The AI Act sets out comprehensive rules for AI applications, including a risk-based system to address potential threats to health and safety, and human rights. The act will ban some AI applications which pose an ‘unacceptable risk’ (for example, real-time and remote biometric identification systems, like facial recognition) and impose strict obligations on others considered as ‘high risk’ (for example, AI in EU-regulated product safety categories such as cars and medical devices). These obligations include adherence to data governance standards, transparency rules and the incorporation of human oversight mechanisms. Despite Brexit, UK businesses and entities engaged in AI-related activities will be affected by the act if they intend to operate within the EU market. The act will have an extra-territorial reach, just like the EU GDPR.

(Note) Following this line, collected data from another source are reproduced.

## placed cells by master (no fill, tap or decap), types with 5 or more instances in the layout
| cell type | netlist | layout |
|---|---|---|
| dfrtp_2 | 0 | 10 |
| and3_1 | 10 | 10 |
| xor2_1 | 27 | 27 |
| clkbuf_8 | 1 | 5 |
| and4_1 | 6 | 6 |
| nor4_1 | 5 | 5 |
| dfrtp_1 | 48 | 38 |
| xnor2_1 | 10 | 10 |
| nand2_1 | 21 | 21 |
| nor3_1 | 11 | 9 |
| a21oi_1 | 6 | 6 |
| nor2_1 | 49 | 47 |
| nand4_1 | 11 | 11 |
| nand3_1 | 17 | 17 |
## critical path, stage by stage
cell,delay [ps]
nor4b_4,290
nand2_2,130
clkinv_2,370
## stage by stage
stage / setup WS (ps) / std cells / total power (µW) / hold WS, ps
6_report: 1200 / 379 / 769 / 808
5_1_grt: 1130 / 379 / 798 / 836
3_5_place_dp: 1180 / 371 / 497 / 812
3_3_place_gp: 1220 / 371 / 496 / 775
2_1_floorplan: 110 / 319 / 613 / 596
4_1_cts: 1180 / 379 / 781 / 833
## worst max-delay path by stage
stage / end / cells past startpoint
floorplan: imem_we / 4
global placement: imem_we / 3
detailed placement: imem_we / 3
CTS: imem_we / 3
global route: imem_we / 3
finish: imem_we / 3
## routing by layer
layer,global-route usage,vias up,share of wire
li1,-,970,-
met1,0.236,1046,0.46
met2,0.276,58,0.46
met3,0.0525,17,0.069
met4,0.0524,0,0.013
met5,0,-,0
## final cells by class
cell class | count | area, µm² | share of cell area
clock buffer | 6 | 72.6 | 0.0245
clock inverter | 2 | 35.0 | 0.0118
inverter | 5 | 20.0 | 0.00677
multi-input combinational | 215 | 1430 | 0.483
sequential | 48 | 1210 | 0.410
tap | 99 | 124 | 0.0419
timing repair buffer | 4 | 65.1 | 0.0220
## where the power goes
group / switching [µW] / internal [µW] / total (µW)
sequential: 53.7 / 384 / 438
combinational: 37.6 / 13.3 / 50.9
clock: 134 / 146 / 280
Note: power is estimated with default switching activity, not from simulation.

The UK government’s own decisions on how to regulate AI will be influenced by the EU approach. An AI white paper, A pro-innovation approach to AI regulation, was published last March. It sets out the UK’s preference not to place AI regulation on a statutory footing but to make use of ‘regulators’ domain-specific expertise to tailor the implementation of the principles to the specific context in which AI is used’. The AI Act may force the government to think again.
The Data Protection and Digital Information (No.2) Bill is in the committee stage of the House of Lords. It will make changes to the UK GDPR, the Data Protection Act 2018 and Privacy and Electronic Communications (EC Directive) Regulations 2003 (PECR). The current bill is not substantially different to the previous version (see The Data Protection and Digital Information Bill). The information commissioner, while being broadly supportive, has expressed concerns about the provisions on sharing personal data in social security contexts. He argues that the current wording might be too broad or vague, potentially leading to misuse or overreach in the handling of personal data by data controllers. The Open Rights Group, an organisation campaigning on surveillance, privacy and free speech, has claimed that the bill would, among other things, weaken data subjects’ rights, water down accountability requirements, and reduce the independence of the Information Commissioner’s Office. Despite these objections, I expect the bill to be passed in May, in a form similar to the one now published, and to come into force later this year.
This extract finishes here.